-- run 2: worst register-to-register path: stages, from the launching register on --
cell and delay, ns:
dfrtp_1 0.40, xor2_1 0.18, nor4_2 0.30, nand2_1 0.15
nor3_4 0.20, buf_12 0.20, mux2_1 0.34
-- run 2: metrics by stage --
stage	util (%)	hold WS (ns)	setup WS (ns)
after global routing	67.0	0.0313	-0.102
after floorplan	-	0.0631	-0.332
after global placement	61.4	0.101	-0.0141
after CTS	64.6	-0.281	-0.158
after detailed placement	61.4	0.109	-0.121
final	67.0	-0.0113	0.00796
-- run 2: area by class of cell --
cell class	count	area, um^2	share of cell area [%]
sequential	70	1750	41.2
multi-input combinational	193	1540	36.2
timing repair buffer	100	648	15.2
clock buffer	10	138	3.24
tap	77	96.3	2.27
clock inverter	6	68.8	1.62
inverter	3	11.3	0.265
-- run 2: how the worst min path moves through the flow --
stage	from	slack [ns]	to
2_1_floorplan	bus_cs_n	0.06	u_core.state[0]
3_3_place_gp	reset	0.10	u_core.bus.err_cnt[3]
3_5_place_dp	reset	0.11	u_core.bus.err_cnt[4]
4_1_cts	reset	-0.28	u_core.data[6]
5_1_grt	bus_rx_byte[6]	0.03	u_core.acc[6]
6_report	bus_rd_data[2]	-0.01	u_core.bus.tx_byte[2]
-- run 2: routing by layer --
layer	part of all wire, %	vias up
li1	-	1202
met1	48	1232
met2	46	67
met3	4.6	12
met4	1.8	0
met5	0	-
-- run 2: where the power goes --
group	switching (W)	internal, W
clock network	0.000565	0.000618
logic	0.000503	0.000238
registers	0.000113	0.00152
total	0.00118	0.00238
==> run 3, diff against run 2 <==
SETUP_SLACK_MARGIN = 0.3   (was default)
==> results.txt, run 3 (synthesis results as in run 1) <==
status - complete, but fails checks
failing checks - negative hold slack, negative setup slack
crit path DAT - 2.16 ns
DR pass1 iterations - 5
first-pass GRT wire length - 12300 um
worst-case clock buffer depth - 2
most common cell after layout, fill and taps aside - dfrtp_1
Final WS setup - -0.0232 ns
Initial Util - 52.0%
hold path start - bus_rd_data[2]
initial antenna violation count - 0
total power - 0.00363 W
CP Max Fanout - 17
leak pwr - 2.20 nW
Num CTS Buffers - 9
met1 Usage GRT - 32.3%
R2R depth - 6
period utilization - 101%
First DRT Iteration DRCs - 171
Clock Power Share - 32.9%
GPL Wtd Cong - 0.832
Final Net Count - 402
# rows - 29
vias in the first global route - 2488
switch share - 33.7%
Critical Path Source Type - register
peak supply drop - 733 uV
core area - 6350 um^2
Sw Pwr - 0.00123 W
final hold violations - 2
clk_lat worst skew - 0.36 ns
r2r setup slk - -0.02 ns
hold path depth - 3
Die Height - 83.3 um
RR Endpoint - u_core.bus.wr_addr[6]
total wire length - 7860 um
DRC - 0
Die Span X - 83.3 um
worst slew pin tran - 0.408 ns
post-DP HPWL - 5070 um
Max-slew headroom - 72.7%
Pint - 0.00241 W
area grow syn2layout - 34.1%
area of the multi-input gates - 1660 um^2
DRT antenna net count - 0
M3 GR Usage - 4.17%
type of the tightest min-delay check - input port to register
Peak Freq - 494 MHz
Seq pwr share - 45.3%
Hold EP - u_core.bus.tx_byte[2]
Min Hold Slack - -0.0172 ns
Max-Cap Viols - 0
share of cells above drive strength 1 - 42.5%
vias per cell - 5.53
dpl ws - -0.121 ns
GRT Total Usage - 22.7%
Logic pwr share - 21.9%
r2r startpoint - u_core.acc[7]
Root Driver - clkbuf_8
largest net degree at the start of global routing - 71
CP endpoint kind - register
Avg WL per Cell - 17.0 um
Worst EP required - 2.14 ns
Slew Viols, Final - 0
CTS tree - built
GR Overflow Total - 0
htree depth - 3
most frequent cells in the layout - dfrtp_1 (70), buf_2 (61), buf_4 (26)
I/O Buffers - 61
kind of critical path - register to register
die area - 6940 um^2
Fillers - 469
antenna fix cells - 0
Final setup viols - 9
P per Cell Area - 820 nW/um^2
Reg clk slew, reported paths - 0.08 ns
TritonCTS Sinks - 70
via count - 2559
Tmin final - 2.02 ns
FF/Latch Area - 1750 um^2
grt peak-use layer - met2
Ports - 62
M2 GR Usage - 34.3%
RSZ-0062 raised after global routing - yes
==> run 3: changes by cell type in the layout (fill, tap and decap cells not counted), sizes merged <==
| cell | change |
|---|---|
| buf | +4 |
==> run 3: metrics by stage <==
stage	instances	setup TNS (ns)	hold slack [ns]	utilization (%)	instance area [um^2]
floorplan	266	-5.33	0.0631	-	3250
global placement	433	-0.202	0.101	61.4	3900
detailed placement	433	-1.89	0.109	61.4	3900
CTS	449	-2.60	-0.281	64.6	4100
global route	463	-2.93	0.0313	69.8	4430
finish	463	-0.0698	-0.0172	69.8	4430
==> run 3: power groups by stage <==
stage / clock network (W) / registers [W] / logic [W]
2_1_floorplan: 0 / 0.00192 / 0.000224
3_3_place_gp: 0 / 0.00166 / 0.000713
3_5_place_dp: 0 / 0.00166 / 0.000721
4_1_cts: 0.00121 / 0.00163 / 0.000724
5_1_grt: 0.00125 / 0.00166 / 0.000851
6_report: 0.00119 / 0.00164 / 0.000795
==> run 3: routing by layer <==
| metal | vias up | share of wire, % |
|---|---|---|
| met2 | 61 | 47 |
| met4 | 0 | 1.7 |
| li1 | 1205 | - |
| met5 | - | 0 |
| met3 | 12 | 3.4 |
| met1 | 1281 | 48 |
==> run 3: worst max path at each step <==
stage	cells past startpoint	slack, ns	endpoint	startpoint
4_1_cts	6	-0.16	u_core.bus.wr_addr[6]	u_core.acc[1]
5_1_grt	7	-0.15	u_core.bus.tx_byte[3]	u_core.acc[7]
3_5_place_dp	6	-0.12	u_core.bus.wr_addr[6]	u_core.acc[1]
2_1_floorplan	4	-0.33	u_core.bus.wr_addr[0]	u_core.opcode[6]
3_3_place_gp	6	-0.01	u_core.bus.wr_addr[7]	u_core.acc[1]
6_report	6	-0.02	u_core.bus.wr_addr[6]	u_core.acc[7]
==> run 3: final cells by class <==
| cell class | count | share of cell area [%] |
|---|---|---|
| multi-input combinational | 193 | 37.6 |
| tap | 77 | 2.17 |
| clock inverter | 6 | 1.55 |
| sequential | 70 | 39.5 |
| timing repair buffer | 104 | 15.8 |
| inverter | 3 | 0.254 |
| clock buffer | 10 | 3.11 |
-*-
- [THE PROBLEM]
The full listing should be reproduced exactly.

- [SOLUTION]
-- run 2: worst register-to-register path: stages, from the launching register on --
cell and delay, ns:
dfrtp_1 0.40, xor2_1 0.18, nor4_2 0.30, nand2_1 0.15
nor3_4 0.20, buf_12 0.20, mux2_1 0.34
-- run 2: metrics by stage --
stage	util (%)	hold WS (ns)	setup WS (ns)
after global routing	67.0	0.0313	-0.102
after floorplan	-	0.0631	-0.332
after global placement	61.4	0.101	-0.0141
after CTS	64.6	-0.281	-0.158
after detailed placement	61.4	0.109	-0.121
final	67.0	-0.0113	0.00796
-- run 2: area by class of cell --
cell class	count	area, um^2	share of cell area [%]
sequential	70	1750	41.2
multi-input combinational	193	1540	36.2
timing repair buffer	100	648	15.2
clock buffer	10	138	3.24
tap	77	96.3	2.27
clock inverter	6	68.8	1.62
inverter	3	11.3	0.265
-- run 2: how the worst min path moves through the flow --
stage	from	slack [ns]	to
2_1_floorplan	bus_cs_n	0.06	u_core.state[0]
3_3_place_gp	reset	0.10	u_core.bus.err_cnt[3]
3_5_place_dp	reset	0.11	u_core.bus.err_cnt[4]
4_1_cts	reset	-0.28	u_core.data[6]
5_1_grt	bus_rx_byte[6]	0.03	u_core.acc[6]
6_report	bus_rd_data[2]	-0.01	u_core.bus.tx_byte[2]
-- run 2: routing by layer --
layer	part of all wire, %	vias up
li1	-	1202
met1	48	1232
met2	46	67
met3	4.6	12
met4	1.8	0
met5	0	-
-- run 2: where the power goes --
group	switching (W)	internal, W
clock network	0.000565	0.000618
logic	0.000503	0.000238
registers	0.000113	0.00152
total	0.00118	0.00238
==> run 3, diff against run 2 <==
SETUP_SLACK_MARGIN = 0.3   (was default)
==> results.txt, run 3 (synthesis results as in run 1) <==
status - complete, but fails checks
failing checks - negative hold slack, negative setup slack
crit path DAT - 2.16 ns
DR pass1 iterations - 5
first-pass GRT wire length - 12300 um
worst-case clock buffer depth - 2
most common cell after layout, fill and taps aside - dfrtp_1
Final WS setup - -0.0232 ns
Initial Util - 52.0%
hold path start - bus_rd_data[2]
initial antenna violation count - 0
total power - 0.00363 W
CP Max Fanout - 17
leak pwr - 2.20 nW
Num CTS Buffers - 9
met1 Usage GRT - 32.3%
R2R depth - 6
period utilization - 101%
First DRT Iteration DRCs - 171
Clock Power Share - 32.9%
GPL Wtd Cong - 0.832
Final Net Count - 402
# rows - 29
vias in the first global route - 2488
switch share - 33.7%
Critical Path Source Type - register
peak supply drop - 733 uV
core area - 6350 um^2
Sw Pwr - 0.00123 W
final hold violations - 2
clk_lat worst skew - 0.36 ns
r2r setup slk - -0.02 ns
hold path depth - 3
Die Height - 83.3 um
RR Endpoint - u_core.bus.wr_addr[6]
total wire length - 7860 um
DRC - 0
Die Span X - 83.3 um
worst slew pin tran - 0.408 ns
post-DP HPWL - 5070 um
Max-slew headroom - 72.7%
Pint - 0.00241 W
area grow syn2layout - 34.1%
area of the multi-input gates - 1660 um^2
DRT antenna net count - 0
M3 GR Usage - 4.17%
type of the tightest min-delay check - input port to register
Peak Freq - 494 MHz
Seq pwr share - 45.3%
Hold EP - u_core.bus.tx_byte[2]
Min Hold Slack - -0.0172 ns
Max-Cap Viols - 0
share of cells above drive strength 1 - 42.5%
vias per cell - 5.53
dpl ws - -0.121 ns
GRT Total Usage - 22.7%
Logic pwr share - 21.9%
r2r startpoint - u_core.acc[7]
Root Driver - clkbuf_8
largest net degree at the start of global routing - 71
CP endpoint kind - register
Avg WL per Cell - 17.0 um
Worst EP required - 2.14 ns
Slew Viols, Final - 0
CTS tree - built
GR Overflow Total - 0
htree depth - 3
most frequent cells in the layout - dfrtp_1 (70), buf_2 (61), buf_4 (26)
I/O Buffers - 61
kind of critical path - register to register
die area - 6940 um^2
Fillers - 469
antenna fix cells - 0
Final setup viols - 9
P per Cell Area - 820 nW/um^2
Reg clk slew, reported paths - 0.08 ns
TritonCTS Sinks - 70
via count - 2559
Tmin final - 2.02 ns
FF/Latch Area - 1750 um^2
grt peak-use layer - met2
Ports - 62
M2 GR Usage - 34.3%
RSZ-0062 raised after global routing - yes
==> run 3: changes by cell type in the layout (fill, tap and decap cells not counted), sizes merged <==
| cell | change |
|---|---|
| buf | +4 |
==> run 3: metrics by stage <==
stage	instances	setup TNS (ns)	hold slack [ns]	utilization (%)	instance area [um^2]
floorplan	266	-5.33	0.0631	-	3250
global placement	433	-0.202	0.101	61.4	3900
detailed placement	433	-1.89	0.109	61.4	3900
CTS	449	-2.60	-0.281	64.6	4100
global route	463	-2.93	0.0313	69.8	4430
finish	463	-0.0698	-0.0172	69.8	4430
==> run 3: power groups by stage <==
stage / clock network (W) / registers [W] / logic [W]
2_1_floorplan: 0 / 0.00192 / 0.000224
3_3_place_gp: 0 / 0.00166 / 0.000713
3_5_place_dp: 0 / 0.00166 / 0.000721
4_1_cts: 0.00121 / 0.00163 / 0.000724
5_1_grt: 0.00125 / 0.00166 / 0.000851
6_report: 0.00119 / 0.00164 / 0.000795
==> run 3: routing by layer <==
| metal | vias up | share of wire, % |
|---|---|---|
| met2 | 61 | 47 |
| met4 | 0 | 1.7 |
| li1 | 1205 | - |
| met5 | - | 0 |
| met3 | 12 | 3.4 |
| met1 | 1281 | 48 |
==> run 3: worst max path at each step <==
stage	cells past startpoint	slack, ns	endpoint	startpoint
4_1_cts	6	-0.16	u_core.bus.wr_addr[6]	u_core.acc[1]
5_1_grt	7	-0.15	u_core.bus.tx_byte[3]	u_core.acc[7]
3_5_place_dp	6	-0.12	u_core.bus.wr_addr[6]	u_core.acc[1]
2_1_floorplan	4	-0.33	u_core.bus.wr_addr[0]	u_core.opcode[6]
3_3_place_gp	6	-0.01	u_core.bus.wr_addr[7]	u_core.acc[1]
6_report	6	-0.02	u_core.bus.wr_addr[6]	u_core.acc[7]
==> run 3: final cells by class <==
| cell class | count | share of cell area [%] |
|---|---|---|
| multi-input combinational | 193 | 37.6 |
| tap | 77 | 2.17 |
| clock inverter | 6 | 1.55 |
| sequential | 70 | 39.5 |
| timing repair buffer | 104 | 15.8 |
| inverter | 3 | 0.254 |
| clock buffer | 10 | 3.11 |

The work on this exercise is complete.